Os copos podiam facilmente transmitir vírus. De acordo com Elena Utenkova, professora do Departamento de Doenças Infecciosas da Universidade Estadual de Kirov, “há o risco de infecções respiratórias e, se o indivíduo também tiver herpes inflamada, sua saliva pode transmitir o vírus, por meio de utensílios de cozinha que não tenham sido bem higienizados.”

Infelizmente, nos casos que envolvem infecções "comuns", como retrovírus ou gripe, não há uma grande preocupação com a forma de contágio – se por um copo sujo, mãos sujas etc. Além isso, o sistema de saúde soviético nunca experimentou uma crise epidemiológica, considerado por muitos como o melhor do mundo.

Assim, os soviéticos estavam cientes dos perigo de usar aqueles copos? Alguns, sim. Sempre havia um ou dois na fila portando seus próprios copos. Outros simplesmente proibiam os filhos de chegarem perto de uma dessas máquinas.

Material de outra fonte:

### src/ret_pkg.sv
`timescale 1ns / 1ps
// Shared types, constants and microcode for the reader epoch tracker.
// Used by the checker and all modules but ret_ram; no dependencies.
package ret_pkg;

    // Table size and derived widths
    localparam int MAX_READERS = 16;
    localparam int SLOT_W      = (MAX_READERS > 1) ? $clog2(MAX_READERS) : 1;
    localparam int CNT_W       = $clog2(MAX_READERS + 1);
    localparam int EPOCH_W     = 64;
    localparam int OP_W        = 3;
    localparam int FSLOT_W     = 8;
    localparam int UPC_W       = 4;

    localparam logic [FSLOT_W-1:0] SLOT_LIMIT = FSLOT_W'(MAX_READERS);

    // Operation codes
    localparam logic [OP_W-1:0] OP_ALLOC   = 3'd0;
    localparam logic [OP_W-1:0] OP_ENTER   = 3'd1;
    localparam logic [OP_W-1:0] OP_EXIT    = 3'd2;
    localparam logic [OP_W-1:0] OP_MIN     = 3'd3;
    localparam logic [OP_W-1:0] OP_ADVANCE = 3'd4;
    localparam logic [OP_W-1:0] OP_READ    = 3'd5;

    // Microcode addresses
    localparam logic [UPC_W-1:0] UA_IDLE     = 4'd0;
    localparam logic [UPC_W-1:0] UA_ALLOC    = 4'd1;
    localparam logic [UPC_W-1:0] UA_ENTER    = 4'd2;
    localparam logic [UPC_W-1:0] UA_EXIT     = 4'd3;
    localparam logic [UPC_W-1:0] UA_MIN_INIT = 4'd4;
    localparam logic [UPC_W-1:0] UA_MIN_LOOP = 4'd5;
    localparam logic [UPC_W-1:0] UA_MIN_LAST = 4'd6;
    localparam logic [UPC_W-1:0] UA_ADVANCE  = 4'd7;
    localparam logic [UPC_W-1:0] UA_READ     = 4'd8;
    localparam logic [UPC_W-1:0] UA_NOP      = 4'd9;

    // Next-address selection
    typedef enum logic [1:0] {
        JC_JUMP     = 2'd0,
        JC_LAST     = 2'd1,
        JC_NOT_LAST = 2'd2,
        JC_DISPATCH = 2'd3
    } jc_t;

    // State update performed by a step
    typedef enum logic [2:0] {
        ACT_NONE    = 3'd0,
        ACT_ALLOC   = 3'd1,
        ACT_ENTER   = 3'd2,
        ACT_EXIT    = 3'd3,
        ACT_ADVANCE = 3'd4
    } act_t;

    // Source of the result word
    typedef enum logic [2:0] {
        RES_ZERO   = 3'd0,
        RES_ALLOC  = 3'd1,
        RES_SLOT   = 3'd2,
        RES_MIN    = 3'd3,
        RES_GLOBAL = 3'd4
    } res_t;

    typedef struct packed {
        jc_t              jc;
        logic [UPC_W-1:0] target;
        logic             best_load;
        logic             rd_en;
        logic             cmp_en;
        logic             idx_inc;
        logic             idx_clr;
        act_t             act;
        res_t             res;
        logic             emit;
    } cw_t;

    typedef struct packed {
        logic [EPOCH_W-1:0] epoch_value;
        logic [FSLOT_W-1:0] assigned_slot;
        logic               slot_exhausted;
        logic               slot_ignored;
    } res_item_t;

    // Entry address of each operation's routine
    function automatic logic [UPC_W-1:0] dispatch(input logic [OP_W-1:0] op);
        logic [UPC_W-1:0] addr;
        unique case (op)
            OP_ALLOC:   addr = UA_ALLOC;
            OP_ENTER:   addr = UA_ENTER;
            OP_EXIT:    addr = UA_EXIT;
            OP_MIN:     addr = UA_MIN_INIT;
            OP_ADVANCE: addr = UA_ADVANCE;
            OP_READ:    addr = UA_READ;
            default:    addr = UA_NOP;
        endcase
        return addr;
    endfunction

    // Control store: one word per step
    function automatic cw_t ucode(input logic [UPC_W-1:0] upc);
        cw_t cw;
        cw        = '0;
        cw.jc     = JC_JUMP;
        cw.target = UA_IDLE;
        cw.act    = ACT_NONE;
        cw.res    = RES_ZERO;
        unique case (upc)
            UA_IDLE: begin
                cw.jc = JC_DISPATCH;
            end
            UA_ALLOC: begin
                cw.act  = ACT_ALLOC;
                cw.res  = RES_ALLOC;
                cw.emit = 1'b1;
            end
            UA_ENTER: begin
                cw.act  = ACT_ENTER;
                cw.res  = RES_SLOT;
                cw.emit = 1'b1;
            end
            UA_EXIT: begin
                cw.act  = ACT_EXIT;
                cw.res  = RES_SLOT;
                cw.emit = 1'b1;
            end
            UA_MIN_INIT: begin
                // seed with the global epoch, fetch entry 0
                cw.jc        = JC_LAST;
                cw.target    = UA_MIN_LAST;
                cw.best_load = 1'b1;
                cw.rd_en     = 1'b1;
                cw.idx_inc   = 1'b1;
            end
            UA_MIN_LOOP: begin
                // fold the previous entry, fetch the next
                cw.jc      = JC_NOT_LAST;
                cw.target  = UA_MIN_LOOP;
                cw.cmp_en  = 1'b1;
                cw.rd_en   = 1'b1;
                cw.idx_inc = 1'b1;
            end
            UA_MIN_LAST: begin
                cw.cmp_en  = 1'b1;
                cw.idx_clr = 1'b1;
                cw.res     = RES_MIN;
                cw.emit    = 1'b1;
            end
            UA_ADVANCE: begin
                cw.act  = ACT_ADVANCE;
                cw.res  = RES_GLOBAL;
                cw.emit = 1'b1;
            end
            UA_READ: begin
                cw.res  = RES_GLOBAL;
                cw.emit = 1'b1;
            end
            UA_NOP: begin
                cw.emit = 1'b1;
            end
            default: begin
                cw.jc = JC_JUMP;
            end
        endcase
        return cw;
    endfunction

endpackage

### src/ret_req_if.sv
`timescale 1ns / 1ps
// Request channel of the reader epoch tracker: valid/ready plus payload.
// Depends on ret_pkg for field widths.
interface ret_req_if;
    import ret_pkg::*;

    logic                valid;
    logic                ready;
    logic [OP_W-1:0]     operation;
    logic [FSLOT_W-1:0]  slot;

    modport source (output valid, output operation, output slot, input ready);
    modport sink   (input valid, input operation, input slot, output ready);
endinterface

### src/ret_rsp_if.sv
`timescale 1ns / 1ps
// Response channel of the reader epoch tracker: valid/ready plus payload.
// Depends on ret_pkg for field widths.
interface ret_rsp_if;
    import ret_pkg::*;

    logic                valid;
    logic                ready;
    logic [EPOCH_W-1:0]  epoch_value;
    logic [FSLOT_W-1:0]  assigned_slot;
    logic                slot_exhausted;
    logic                slot_ignored;

    modport source (output valid, output epoch_value, output assigned_slot,
                    output slot_exhausted, output slot_ignored, input ready);
    modport sink   (input valid, input epoch_value, input assigned_slot,
                    input slot_exhausted, input slot_ignored, output ready);
endinterface

### src/ret_ram.sv
`timescale 1ns / 1ps
// Generic single-write, single-read RAM with registered read data.
// No dependencies.
module ret_ram #(
    parameter int WIDTH = 64,
    parameter int DEPTH = 16
) (
    input  logic                                   clk,
    input  logic                                   we,
    input  logic [((DEPTH > 1) ? $clog2(DEPTH) : 1)-1:0] waddr,
    input  logic [WIDTH-1:0]                       wdata,
    input  logic                                   re,
    input  logic [((DEPTH > 1) ? $clog2(DEPTH) : 1)-1:0] raddr,
    output logic [WIDTH-1:0]                       rdata
);

    logic [WIDTH-1:0] mem [DEPTH];
    logic [WIDTH-1:0] rdata_reg;

    // Write port
    always_ff @(posedge clk)
    begin
        if (we)
        begin
            mem[waddr] <= wdata;
        end
    end

    // Registered read port
    always_ff @(posedge clk)
    begin
        if (re)
        begin
            rdata_reg <= mem[raddr];
        end
    end

    assign rdata = rdata_reg;

endmodule

### src/ret_useq.sv
`timescale 1ns / 1ps
// Microcode sequencer: step counter, control store lookup and jump logic.
// Depends on ret_pkg for the control word, dispatch table and microcode.
module ret_useq import ret_pkg::*; (
    input  logic            clk,
    input  logic            rst_n,
    input  logic            req_valid,
    input  logic [OP_W-1:0] operation,
    input  logic            idx_last,
    input  logic            stall,
    output cw_t             cw,
    output logic            idle
);

    logic [UPC_W-1:0] upc_reg;
    logic [UPC_W-1:0] upc_next;
    logic [UPC_W-1:0] upc_inc;

    // Look up the current step
    assign cw      = ucode(upc_reg);
    assign idle    = (upc_reg == UA_IDLE);
    assign upc_inc = upc_reg + UPC_W'(1);

    // Pick the next step; hold while the result word cannot be placed
    always_comb
    begin
        upc_next = upc_reg;
        if (!stall)
        begin
            unique case (cw.jc)
                JC_JUMP:     upc_next = cw.target;
                JC_LAST:     upc_next = idx_last ? cw.target : upc_inc;
                JC_NOT_LAST: upc_next = idx_last ? upc_inc : cw.target;
                JC_DISPATCH: upc_next = req_valid ? dispatch(operation) : upc_reg;
            endcase
        end
    end

    always_ff @(posedge clk or negedge rst_n)
    begin
        if (!rst_n)
        begin
            upc_reg <= UA_IDLE;
        end
        else
        begin
            upc_reg <= upc_next;
        end
    end

endmodule

### src/ret_dpath.sv
`timescale 1ns / 1ps
// Datapath: global epoch, allocation counter, reader table with valid bits,
// scan index and running minimum. Depends on ret_pkg and ret_ram.
module ret_dpath import ret_pkg::*; (
    input  logic               clk,
    input  logic               rst_n,
    input  cw_t                cw,
    input  logic               go,
    input  logic [FSLOT_W-1:0] slot,
    output logic               idx_last,
    output res_item_t          result
);

    logic [EPOCH_W-1:0]     global_reg;
    logic [EPOCH_W-1:0]     global_next;
    logic [CNT_W-1:0]       nfs_reg;
    logic [CNT_W-1:0]       nfs_next;
    logic [MAX_READERS-1:0] valid_reg;
    logic [MAX_READERS-1:0] valid_next;
    logic [SLOT_W-1:0]      idx_reg;
    logic [SLOT_W-1:0]      idx_next;
    logic [EPOCH_W-1:0]     best_reg;
    logic [EPOCH_W-1:0]     best_next;
    logic                   rd_valid_reg;
    logic                   rd_valid_next;
    logic [EPOCH_W-1:0]     best_cand;
    logic [EPOCH_W-1:0]     rd_data;
    logic                   slot_ok;
    logic                   full;
    logic [SLOT_W-1:0]      slot_idx;
    logic [SLOT_W-1:0]      nfs_idx;
    logic                   ram_we;
    logic                   ram_re;

    assign slot_ok  = (slot < SLOT_LIMIT);
    assign full     = (nfs_reg == CNT_W'(MAX_READERS));
    assign slot_idx = slot[SLOT_W-1:0];
    assign nfs_idx  = nfs_reg[SLOT_W-1:0];
    assign idx_last = (idx_reg == SLOT_W'(MAX_READERS - 1));
    assign ram_we   = go && (cw.act == ACT_ENTER) && slot_ok;
    assign ram_re   = go && cw.rd_en;

    // Reader epochs; an entry without its valid bit reads as idle
    ret_ram #(
        .WIDTH (EPOCH_W),
        .DEPTH (MAX_READERS)
    ) u_table (
        .clk   (clk),
        .we    (ram_we),
        .waddr (slot_idx),
        .wdata (global_reg),
        .re    (ram_re),
        .raddr (idx_reg),
        .rdata (rd_data)
    );

    // Fold the fetched entry into the running minimum
    assign best_cand = (rd_valid_reg && (rd_data != '0) && (rd_data < best_reg))
                       ? rd_data : best_reg;

    // State updates of the current step
    always_comb
    begin
        global_next   = global_reg;
        nfs_next      = nfs_reg;
        valid_next    = valid_reg;
        idx_next      = idx_reg;
        best_next     = best_reg;
        rd_valid_next = rd_valid_reg;
        if (go)
        begin
            unique case (cw.act)
                ACT_ALLOC:
                begin
                    if (!full)
                    begin
                        valid_next[nfs_idx] = 1'b0;
                        nfs_next            = nfs_reg + CNT_W'(1);
                    end
                end
                ACT_ENTER:
                begin
                    if (slot_ok)
                    begin
                        valid_next[slot_idx] = 1'b1;
                    end
                end
                ACT_EXIT:
                begin
                    if (slot_ok)
                    begin
                        valid_next[slot_idx] = 1'b0;
                    end
                end
                ACT_ADVANCE: global_next = global_reg + EPOCH_W'(1);
                default:     global_next = global_reg;
            endcase
            if (cw.rd_en)
            begin
                rd_valid_next = valid_reg[idx_reg];
            end
            priority if (cw.idx_clr)
            begin
                idx_next = '0;
            end
            else if (cw.idx_inc)
            begin
                idx_next = idx_reg + SLOT_W'(1);
            end
            else
            begin
                idx_next = idx_reg;
            end
            priority if (cw.best_load)
            begin
                best_next = global_reg;
            end
            else if (cw.cmp_en)
            begin
                best_next = best_cand;
            end
            else
            begin
                best_next = best_reg;
            end
        end
    end

    always_ff @(posedge clk or negedge rst_n)
    begin
        if (!rst_n)
        begin
            global_reg   <= EPOCH_W'(1);
            nfs_reg      <= '0;
            valid_reg    <= '0;
            idx_reg      <= '0;
            rd_valid_reg <= 1'b0;
        end
        else
        begin
            global_reg   <= global_next;
            nfs_reg      <= nfs_next;
            valid_reg    <= valid_next;
            idx_reg      <= idx_next;
            rd_valid_reg <= rd_valid_next;
        end
    end

    // Running minimum is payload
    always_ff @(posedge clk)
    begin
        best_reg <= best_next;
    end

    // Shape the result word
    always_comb
    begin
        result = '0;
        unique case (cw.res)
            RES_ZERO:
            begin
                result = '0;
            end
            RES_ALLOC:
            begin
                result.assigned_slot  = FSLOT_W'(nfs_reg);
                result.slot_exhausted = full;
            end
            RES_SLOT:
            begin
                result.slot_ignored = !slot_ok;
            end
            RES_MIN:
            begin
                result.epoch_value = best_cand;
            end
            RES_GLOBAL:
            begin
                result.epoch_value = global_next;
            end
            default:
            begin
                result = '0;
            end
        endcase
    end

endmodule

### src/reader_epoch_tracker.sv
`timescale 1ns / 1ps
// Reader epoch tracker: epoch-based reclamation reader table.
// Requests arrive on req (operation, slot); one word per request leaves on rsp
// (epoch_value, assigned_slot, slot_exhausted, slot_ignored).
// A microcoded sequencer steps a small datapath; the table sits in a RAM.
// Allocate, enter, exit, advance, read global and unused codes give their
// word in one execute step after the idle step that accepts them.
// The minimum query scans the table through the single RAM read port, one
// entry a cycle, from an init step through loop steps to a final step.
// A request is not taken before the previous one has run its last step.
// req.ready is high while the sequencer waits at its idle step; a request can
// be taken while the previous word still sits in the output register.
// If rsp is stalled, the next request runs up to its final step and holds
// there, with no state change, until the output register frees.
// Reset: global epoch 1, allocation count 0, every table entry idle through
// valid bits cleared at once, so no clearing pass is needed.
// Depends on ret_pkg, ret_req_if, ret_rsp_if, ret_useq, ret_dpath, ret_ram.
module reader_epoch_tracker import ret_pkg::*; (
    input  logic      clk,
    input  logic      rst_n,
    ret_req_if.sink   req,
    ret_rsp_if.source rsp
);

    cw_t                cw;
    logic               idle;
    logic               idx_last;
    logic               stall;
    logic               go;
    logic               req_fire;
    logic [FSLOT_W-1:0] slot_reg;
    res_item_t          result;
    res_item_t          out_reg;
    logic               out_valid_reg;
    logic               out_valid_next;

    assign req.ready = idle;
    assign req_fire  = req.valid && idle;
    assign stall     = cw.emit && out_valid_reg && !rsp.ready;
    assign go        = !stall;

    ret_useq u_useq (
        .clk       (clk),
        .rst_n     (rst_n),
        .req_valid (req.valid),
        .operation (req.operation),
        .idx_last  (idx_last),
        .stall     (stall),
        .cw        (cw),
        .idle      (idle)
    );

    ret_dpath u_dpath (
        .clk      (clk),
        .rst_n    (rst_n),
        .cw       (cw),
        .go       (go),
        .slot     (slot_reg),
        .idx_last (idx_last),
        .result   (result)
    );

    // Hold the slot of the accepted request
    always_ff @(posedge clk)
    begin
        if (req_fire)
        begin
            slot_reg <= req.slot;
        end
    end

    // Output register: load on emit, drop once taken
    always_comb
    begin
        out_valid_next = out_valid_reg;
        if (cw.emit && go)
        begin
            out_valid_next = 1'b1;
        end
        else if (rsp.ready)
        begin
            out_valid_next = 1'b0;
        end
    end

    always_ff @(posedge clk or negedge rst_n)
    begin
        if (!rst_n)
        begin
            out_valid_reg <= 1'b0;
        end
        else
        begin
            out_valid_reg <= out_valid_next;
        end
    end

    always_ff @(posedge clk)
    begin
        if (cw.emit && go)
        begin
            out_reg <= result;
        end
    end

    assign rsp.valid          = out_valid_reg;
    assign rsp.epoch_value    = out_reg.epoch_value;
    assign rsp.assigned_slot  = out_reg.assigned_slot;
    assign rsp.slot_exhausted = out_reg.slot_exhausted;
    assign rsp.slot_ignored   = out_reg.slot_ignored;

endmodule

### src/flat_wrapper.sv
// flat-port wrapper written by rule: the top's interface ports become plain ports
module reader_epoch_tracker_flat import ret_pkg::*;
  (clk, rst_n, req_valid, req_operation, req_slot, req_ready, rsp_valid, rsp_epoch_value, rsp_assigned_slot, rsp_slot_exhausted, rsp_slot_ignored, rsp_ready);
  ret_req_if req_i ();
  ret_rsp_if rsp_i ();
  input  logic clk;
  input  logic rst_n;
  input wire logic [$bits(req_i.valid)-1:0] req_valid;
  input wire logic [$bits(req_i.operation)-1:0] req_operation;
  input wire logic [$bits(req_i.slot)-1:0] req_slot;
  output wire logic [$bits(req_i.ready)-1:0] req_ready;
  output wire logic [$bits(rsp_i.valid)-1:0] rsp_valid;
  output wire logic [$bits(rsp_i.epoch_value)-1:0] rsp_epoch_value;
  output wire logic [$bits(rsp_i.assigned_slot)-1:0] rsp_assigned_slot;
  output wire logic [$bits(rsp_i.slot_exhausted)-1:0] rsp_slot_exhausted;
  output wire logic [$bits(rsp_i.slot_ignored)-1:0] rsp_slot_ignored;
  input wire logic [$bits(rsp_i.ready)-1:0] rsp_ready;
  assign req_i.valid = req_valid;
  assign req_i.operation = req_operation;
  assign req_i.slot = req_slot;
  assign req_ready = req_i.ready;
  assign rsp_valid = rsp_i.valid;
  assign rsp_epoch_value = rsp_i.epoch_value;
  assign rsp_assigned_slot = rsp_i.assigned_slot;
  assign rsp_slot_exhausted = rsp_i.slot_exhausted;
  assign rsp_slot_ignored = rsp_i.slot_ignored;
  assign rsp_i.ready = rsp_ready;
  reader_epoch_tracker u_core (.clk(clk), .rst_n(rst_n), .req(req_i), .rsp(rsp_i));
endmodule
### config.mk
export PLATFORM = sky130hd
export DESIGN_NAME = reader_epoch_tracker_flat
export DESIGN_NICKNAME = d
export VERILOG_FILES = /design/src/ret_pkg.sv /design/src/ret_req_if.sv /design/src/ret_rsp_if.sv /design/src/ret_ram.sv /design/src/ret_useq.sv /design/src/ret_dpath.sv /design/src/reader_epoch_tracker.sv /design/src/flat_wrapper.sv
export SDC_FILE = /design/constraint.sdc
export NUM_CORES = 2
export LEC_CHECK = 0
export ABC_AREA = 1
export ABC_CLOCK_PERIOD_IN_PS = 5150
export BUFFER_PORTS_ARGS = -buffer_cell sky130_fd_sc_hd__buf_2
export CAP_MARGIN = 20
export CORE_MARGIN = 5
export CORE_UTILIZATION = 38
export CTS_BUF_LIST = sky130_fd_sc_hd__clkbuf_2 sky130_fd_sc_hd__clkbuf_4 sky130_fd_sc_hd__clkbuf_8
export CTS_CLUSTER_SIZE = 8
export DETAILED_ROUTE_END_ITERATION = 7
export PLACE_DENSITY_LB_ADDON = 0.08
export REMOVE_ABC_BUFFERS = 1
export SETUP_SLACK_MARGIN = 0.3
export SLEW_MARGIN = 5
export SYNTH_ARGS = -nofsm -noshare
export SYNTH_HDL_FRONTEND = slang
export SYNTH_HIERARCHICAL = 1
export SYNTH_SLANG_ARGS = --single-unit
### constraint.sdc
create_clock -name clk -period 5.15 [get_ports clk]
set_clock_uncertainty 0.2 [all_clocks]
set_input_delay 0.2575 -clock clk [delete_from_list [all_inputs] [get_ports clk]]
set_output_delay 0.2575 -clock clk [all_outputs]
set_load 0.05 [all_outputs]
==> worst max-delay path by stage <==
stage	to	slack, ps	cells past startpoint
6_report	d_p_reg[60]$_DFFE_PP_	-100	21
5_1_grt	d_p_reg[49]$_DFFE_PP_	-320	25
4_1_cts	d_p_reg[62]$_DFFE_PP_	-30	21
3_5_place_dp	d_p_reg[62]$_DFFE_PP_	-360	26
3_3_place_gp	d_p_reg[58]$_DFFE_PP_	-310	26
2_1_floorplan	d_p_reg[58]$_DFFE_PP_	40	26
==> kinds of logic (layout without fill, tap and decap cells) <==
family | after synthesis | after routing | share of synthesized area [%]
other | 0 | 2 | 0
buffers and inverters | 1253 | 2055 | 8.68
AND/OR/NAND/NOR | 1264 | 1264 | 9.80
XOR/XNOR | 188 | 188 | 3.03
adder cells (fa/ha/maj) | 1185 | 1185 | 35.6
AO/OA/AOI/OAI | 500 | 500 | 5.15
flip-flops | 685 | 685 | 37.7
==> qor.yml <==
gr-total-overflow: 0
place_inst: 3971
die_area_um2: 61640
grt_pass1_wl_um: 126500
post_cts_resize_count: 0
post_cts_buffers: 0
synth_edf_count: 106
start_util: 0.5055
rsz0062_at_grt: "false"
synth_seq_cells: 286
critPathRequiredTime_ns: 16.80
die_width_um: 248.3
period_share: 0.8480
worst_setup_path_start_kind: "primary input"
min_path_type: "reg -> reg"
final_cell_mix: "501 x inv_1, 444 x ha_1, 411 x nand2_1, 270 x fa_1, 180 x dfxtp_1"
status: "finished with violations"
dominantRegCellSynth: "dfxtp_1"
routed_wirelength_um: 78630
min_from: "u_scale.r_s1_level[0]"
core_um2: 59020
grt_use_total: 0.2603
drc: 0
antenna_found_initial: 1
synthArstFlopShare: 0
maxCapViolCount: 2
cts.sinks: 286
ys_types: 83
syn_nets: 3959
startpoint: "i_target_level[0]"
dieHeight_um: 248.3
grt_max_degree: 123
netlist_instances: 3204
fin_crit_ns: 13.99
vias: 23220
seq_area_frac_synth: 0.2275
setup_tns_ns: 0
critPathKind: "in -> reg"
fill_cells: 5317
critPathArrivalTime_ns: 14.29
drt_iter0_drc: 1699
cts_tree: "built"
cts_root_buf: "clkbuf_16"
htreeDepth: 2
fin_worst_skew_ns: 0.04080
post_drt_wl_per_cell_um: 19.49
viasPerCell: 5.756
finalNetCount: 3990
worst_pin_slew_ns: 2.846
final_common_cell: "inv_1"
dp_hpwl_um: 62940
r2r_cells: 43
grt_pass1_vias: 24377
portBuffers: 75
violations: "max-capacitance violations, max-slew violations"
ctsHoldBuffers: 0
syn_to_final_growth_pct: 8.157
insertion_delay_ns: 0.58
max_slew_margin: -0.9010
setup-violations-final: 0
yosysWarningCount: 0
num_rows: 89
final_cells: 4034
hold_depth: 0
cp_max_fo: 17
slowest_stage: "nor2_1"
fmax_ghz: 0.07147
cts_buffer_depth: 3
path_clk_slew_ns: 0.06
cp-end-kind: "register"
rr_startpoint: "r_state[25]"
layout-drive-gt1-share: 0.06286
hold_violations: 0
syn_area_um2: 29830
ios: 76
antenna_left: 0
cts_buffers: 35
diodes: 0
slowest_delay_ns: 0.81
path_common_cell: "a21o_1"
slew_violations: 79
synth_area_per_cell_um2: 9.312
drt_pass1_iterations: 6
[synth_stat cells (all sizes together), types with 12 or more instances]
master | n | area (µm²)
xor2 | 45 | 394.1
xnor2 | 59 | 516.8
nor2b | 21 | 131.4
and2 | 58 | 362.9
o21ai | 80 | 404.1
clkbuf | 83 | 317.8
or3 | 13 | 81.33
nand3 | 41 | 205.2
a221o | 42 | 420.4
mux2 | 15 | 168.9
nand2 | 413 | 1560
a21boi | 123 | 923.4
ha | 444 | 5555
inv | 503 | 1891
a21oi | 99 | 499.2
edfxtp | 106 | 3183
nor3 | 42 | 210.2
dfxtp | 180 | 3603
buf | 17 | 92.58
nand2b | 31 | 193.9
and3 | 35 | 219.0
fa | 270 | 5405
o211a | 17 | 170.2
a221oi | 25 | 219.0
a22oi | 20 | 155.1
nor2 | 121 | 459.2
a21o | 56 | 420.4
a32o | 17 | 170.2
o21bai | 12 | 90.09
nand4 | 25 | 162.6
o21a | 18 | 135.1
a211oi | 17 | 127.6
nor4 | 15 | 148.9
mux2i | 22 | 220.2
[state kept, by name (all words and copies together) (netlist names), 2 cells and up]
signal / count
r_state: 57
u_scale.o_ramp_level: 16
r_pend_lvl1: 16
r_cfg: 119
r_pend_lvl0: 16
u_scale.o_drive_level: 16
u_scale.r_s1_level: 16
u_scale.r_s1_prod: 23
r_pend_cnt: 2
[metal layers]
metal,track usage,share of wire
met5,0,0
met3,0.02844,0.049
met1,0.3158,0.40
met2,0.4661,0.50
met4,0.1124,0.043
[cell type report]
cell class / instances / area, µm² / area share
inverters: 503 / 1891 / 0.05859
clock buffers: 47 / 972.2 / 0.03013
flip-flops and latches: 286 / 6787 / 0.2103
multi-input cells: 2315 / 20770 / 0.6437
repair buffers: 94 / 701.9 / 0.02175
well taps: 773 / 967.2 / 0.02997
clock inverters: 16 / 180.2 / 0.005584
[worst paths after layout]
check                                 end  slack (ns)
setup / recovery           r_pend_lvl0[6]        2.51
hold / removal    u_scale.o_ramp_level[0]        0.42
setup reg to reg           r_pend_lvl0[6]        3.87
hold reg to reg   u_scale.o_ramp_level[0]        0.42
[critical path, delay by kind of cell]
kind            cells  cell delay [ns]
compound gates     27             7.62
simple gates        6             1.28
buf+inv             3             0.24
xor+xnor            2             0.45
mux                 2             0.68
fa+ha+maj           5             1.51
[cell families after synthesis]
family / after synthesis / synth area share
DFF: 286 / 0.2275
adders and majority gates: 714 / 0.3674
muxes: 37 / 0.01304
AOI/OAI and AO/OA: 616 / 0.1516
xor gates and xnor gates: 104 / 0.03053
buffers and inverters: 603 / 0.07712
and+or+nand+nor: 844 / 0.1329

Existiam até mesmo lendas urbanas de que os copos podiam passar sífilis. Durante as Olimpíadas de 1980, em Moscou, espalhou-se o boato de que estrangeiros sifilíticos passavam os órgãos genitais nos copos à noite. “O absurdo da história realça os medos relacionados à saúde na sociedade soviética”, diz Aleksandra Arkhípova, chefe do grupo de pesquisa de Floclores Modernos na Academia Presidencial Russa de Economia Nacional e Administração Pública.

O medo soviético do “diferente” facilitou a culpabilização dos estrangeiros pela disseminação de doenças – o engraçado é que o mito se difundiu justamente em torno da sífilis, e não da hepatite, que podia, essa sim, ser transmitida pelos copos.

Fim de uma era

Não foram, porém, as epidemias, mas a queda da URSS que finalmente encerrou a época das máquinas com copos de vidro.

"Nos anos 1990, a empresa ‘Torgmontaj’, que supervisionava a instalação e manutenção das máquinas, simplesmente as abandonou. O sistema entrou em colapso e, com ele, o funcionamento das próprias máquinas. Logo elas se tornaram obsoletas e era possível comprar bebidas gaseificadas em todos os quiosques”, lembra David Gerchzon, pesquisador-chefe do Instituto de Pesquisa Científica da Indústria de Refrigeração da Rússia que esteve por trás do desenvolvimento das primeiras máquinas.

Aleksandr Barannik, então diretor da empresa “Avtomattorg N° 3”, disse, na época, que uma das principais razões para o desaparecimento das máquinas era a inflação. “O mecanismo de processamento de moedas é bastante complexo e alterá-lo várias vezes por ano com uma inflação que sobe tão rápido seria simplesmente inviável”, disse.